#### PROBLEM STATEMENT:
Whenever a line in the records below contains "both", pick it out.

#### Stored data:
**src/rtl/pic_fetch_pkg.sv**
```systemverilog
// Shared types, opcode decode constants and helpers for the PC/fetch stage
// of the 14-bit-instruction core.
package pic_fetch_pkg;

  typedef logic [12:0] pc_t;
  typedef logic [13:0] instr_t;

  localparam instr_t NOP_WORD_DEF = 14'h0000;

  // GOTO   10_1kkk_kkkk_kkkk
  localparam instr_t GOTO_MASK   = 14'h3800;
  localparam instr_t GOTO_VAL    = 14'h2800;
  // CALL   10_0kkk_kkkk_kkkk
  localparam instr_t CALL_MASK   = 14'h3800;
  localparam instr_t CALL_VAL    = 14'h2000;
  // RETURN 00_0000_0000_1000
  localparam instr_t RETURN_MASK = 14'h3FFF;
  localparam instr_t RETURN_VAL  = 14'h0008;
  // RETFIE 00_0000_0000_1001
  localparam instr_t RETFIE_MASK = 14'h3FFF;
  localparam instr_t RETFIE_VAL  = 14'h0009;
  // RETLW  11_01xx_kkkk_kkkk
  localparam instr_t RETLW_MASK  = 14'h3C00;
  localparam instr_t RETLW_VAL   = 14'h3400;

  function automatic logic op_match(input instr_t w, input instr_t mask, input instr_t val);
    return (w & mask) == val;
  endfunction

  function automatic logic is_ret(input instr_t w);
    return op_match(w, RETURN_MASK, RETURN_VAL) ||
           op_match(w, RETFIE_MASK, RETFIE_VAL) ||
           op_match(w, RETLW_MASK,  RETLW_VAL);
  endfunction

endpackage

```
**src/rtl/pic_hw_stack.sv**
```systemverilog
// Hardware return stack. Circular buffer of DEPTH program addresses; push
// and pop both wrap modulo DEPTH, so overflow silently overwrites the
// oldest entry and underflow reads the slot below the pointer.
// Optional feature macro: STACK_OVF_FLAG_EN adds an occupancy counter and
// sticky overflow/underflow flags (cleared only by reset).
// Ports:
//   clk_i, rst_n_i   clock / async active-low reset
//   push_i, pop_i    stack operations (never both in one cycle)
//   push_dat_i       address to push
//   top_o            entry at ptr-1 (value a pop returns)
//   ptr_o            next free slot
//   ovf_o, unf_o     sticky flags (STACK_OVF_FLAG_EN only)
module pic_hw_stack
  import pic_fetch_pkg::*;
#(
  parameter int unsigned DEPTH = 8
) (
  input  logic                     clk_i,
  input  logic                     rst_n_i,
  input  logic                     push_i,
  input  logic                     pop_i,
  input  logic [12:0]              push_dat_i,
  output logic [12:0]              top_o,
  output logic [$clog2(DEPTH)-1:0] ptr_o
`ifdef STACK_OVF_FLAG_EN
  ,
  output logic                     ovf_o,
  output logic                     unf_o
`endif
);

  localparam int unsigned PW = $clog2(DEPTH);

  logic [PW-1:0] ptr_q, ptr_d;
  logic [PW-1:0] rd_idx;
  pc_t           mem_q [DEPTH];

  always_comb begin
    ptr_d = ptr_q;
    if (push_i)
      ptr_d = ptr_q + PW'(1);
    else if (pop_i)
      ptr_d = ptr_q - PW'(1);
  end

  always_ff @(posedge clk_i or negedge rst_n_i) begin
    if (!rst_n_i) begin
      ptr_q <= '0;
      for (int unsigned i = 0; i < DEPTH; i++)
        mem_q[i] <= '0;
    end else begin
      ptr_q <= ptr_d;
      if (push_i)
        mem_q[ptr_q] <= push_dat_i;
    end
  end

  assign rd_idx = ptr_q - PW'(1);
  assign top_o  = mem_q[rd_idx];
  assign ptr_o  = ptr_q;

`ifdef STACK_OVF_FLAG_EN
  localparam int unsigned OW = $clog2(DEPTH + 1);

  logic [OW-1:0] occ_q, occ_d;
  logic          ovf_q, ovf_d, unf_q, unf_d;

  // Occupancy saturates at DEPTH / 0; the pointer keeps wrapping regardless.
  always_comb begin
    occ_d = occ_q;
    ovf_d = ovf_q;
    unf_d = unf_q;
    if (push_i) begin
      if (occ_q == OW'(DEPTH))
        ovf_d = 1'b1;
      else
        occ_d = occ_q + OW'(1);
    end else if (pop_i) begin
      if (occ_q == '0)
        unf_d = 1'b1;
      else
        occ_d = occ_q - OW'(1);
    end
  end

  always_ff @(posedge clk_i or negedge rst_n_i) begin
    if (!rst_n_i) begin
      occ_q <= '0;
      ovf_q <= 1'b0;
      unf_q <= 1'b0;
    end else begin
      occ_q <= occ_d;
      ovf_q <= ovf_d;
      unf_q <= unf_d;
    end
  end

  assign ovf_o = ovf_q;
  assign unf_o = unf_q;
`endif

endmodule

```
**src/rtl/pic_pc_fetch.sv**
```systemverilog
// Program counter and fetch stage. Latches the word at pc_reg into the
// fetch register, early-decodes GOTO/CALL/RETURN/RETFIE/RETLW so the branch
// target is fetched on the very next cycle, and drives the return stack.
// Optional feature macro: STACK_OVF_FLAG_EN (adds stk_ovf_o / stk_unf_o).
// Ports:
//   clk_i, pon_rst_n_i  clock / async active-low power-on reset
//   stall_i             hold all state this cycle
//   prog_dat_i          instruction word at pc_reg (asynchronous memory)
//   pclath_i            bits [4:3] supply GOTO/CALL target bits [12:11]
//   skip_i              squash the word being fetched now
//   irq_i               interrupt request (level)
//   pc_reg              current fetch address
//   instr_o             fetch register
//   instr_valid_o       instr_o is a real instruction
//   stack_ptr_o         next free return-stack slot
//   stk_ovf_o/stk_unf_o sticky stack overflow/underflow (optional)
module pic_pc_fetch
  import pic_fetch_pkg::*;
#(
  parameter pc_t         RESET_VECTOR = 13'h0000,
  parameter pc_t         IRQ_VECTOR   = 13'h0004,
  parameter int unsigned STACK_DEPTH  = 8,
  parameter instr_t      NOP_WORD     = NOP_WORD_DEF
) (
  input  logic                           clk_i,
  input  logic                           pon_rst_n_i,
  input  logic                           stall_i,
  input  logic [13:0]                    prog_dat_i,
  input  logic [4:0]                     pclath_i,
  input  logic                           skip_i,
  input  logic                           irq_i,
  output logic [12:0]                    pc_reg,
  output logic [13:0]                    instr_o,
  output logic                           instr_valid_o,
  output logic [$clog2(STACK_DEPTH)-1:0] stack_ptr_o
`ifdef STACK_OVF_FLAG_EN
  ,
  output logic                           stk_ovf_o,
  output logic                           stk_unf_o
`endif
);

  pc_t    pc_q, pc_d;
  instr_t instr_q, instr_d;
  logic   valid_q, valid_d;

  logic   push, pop;
  pc_t    push_dat;
  pc_t    stk_top;
  pc_t    pc_inc;
  pc_t    jmp_tgt;

  // Only the upper PCLATH bits take part in GOTO/CALL targets.
  logic   unused_pclath;
  assign unused_pclath = ^pclath_i[2:0];

  assign pc_inc  = pc_q + 13'd1;
  assign jmp_tgt = {pclath_i[4:3], prog_dat_i[10:0]};

  always_comb begin
    pc_d     = pc_q;
    instr_d  = instr_q;
    valid_d  = valid_q;
    push     = 1'b0;
    pop      = 1'b0;
    push_dat = pc_inc;
    if (!stall_i) begin
      if (irq_i) begin
        // Current word is discarded and refetched after RETFIE.
        push     = 1'b1;
        push_dat = pc_q;
        pc_d     = IRQ_VECTOR;
        instr_d  = NOP_WORD;
        valid_d  = 1'b0;
      end else if (skip_i) begin
        pc_d    = pc_inc;
        instr_d = NOP_WORD;
        valid_d = 1'b0;
      end else begin
        instr_d = prog_dat_i;
        valid_d = 1'b1;
        if (op_match(prog_dat_i, GOTO_MASK, GOTO_VAL)) begin
          pc_d = jmp_tgt;
        end else if (op_match(prog_dat_i, CALL_MASK, CALL_VAL)) begin
          push = 1'b1;
          pc_d = jmp_tgt;
        end else if (is_ret(prog_dat_i)) begin
          pop  = 1'b1;
          pc_d = stk_top;
        end else begin
          pc_d = pc_inc;
        end
      end
    end
  end

  always_ff @(posedge clk_i or negedge pon_rst_n_i) begin
    if (!pon_rst_n_i) begin
      pc_q    <= RESET_VECTOR;
      instr_q <= NOP_WORD;
      valid_q <= 1'b0;
    end else begin
      pc_q    <= pc_d;
      instr_q <= instr_d;
      valid_q <= valid_d;
    end
  end

  pic_hw_stack #(
    .DEPTH (STACK_DEPTH)
  ) u_stack (
    .clk_i      (clk_i),
    .rst_n_i    (pon_rst_n_i),
    .push_i     (push),
    .pop_i      (pop),
    .push_dat_i (push_dat),
    .top_o      (stk_top),
    .ptr_o      (stack_ptr_o)
`ifdef STACK_OVF_FLAG_EN
    ,
    .ovf_o      (stk_ovf_o),
    .unf_o      (stk_unf_o)
`endif
  );

  assign pc_reg        = pc_q;
  assign instr_o       = instr_q;
  assign instr_valid_o = valid_q;

endmodule
```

#### SOLUTION FOR THIS EXERCISE:
// and pop both wrap modulo DEPTH, so overflow silently overwrites the
//   push_i, pop_i    stack operations (never both in one cycle)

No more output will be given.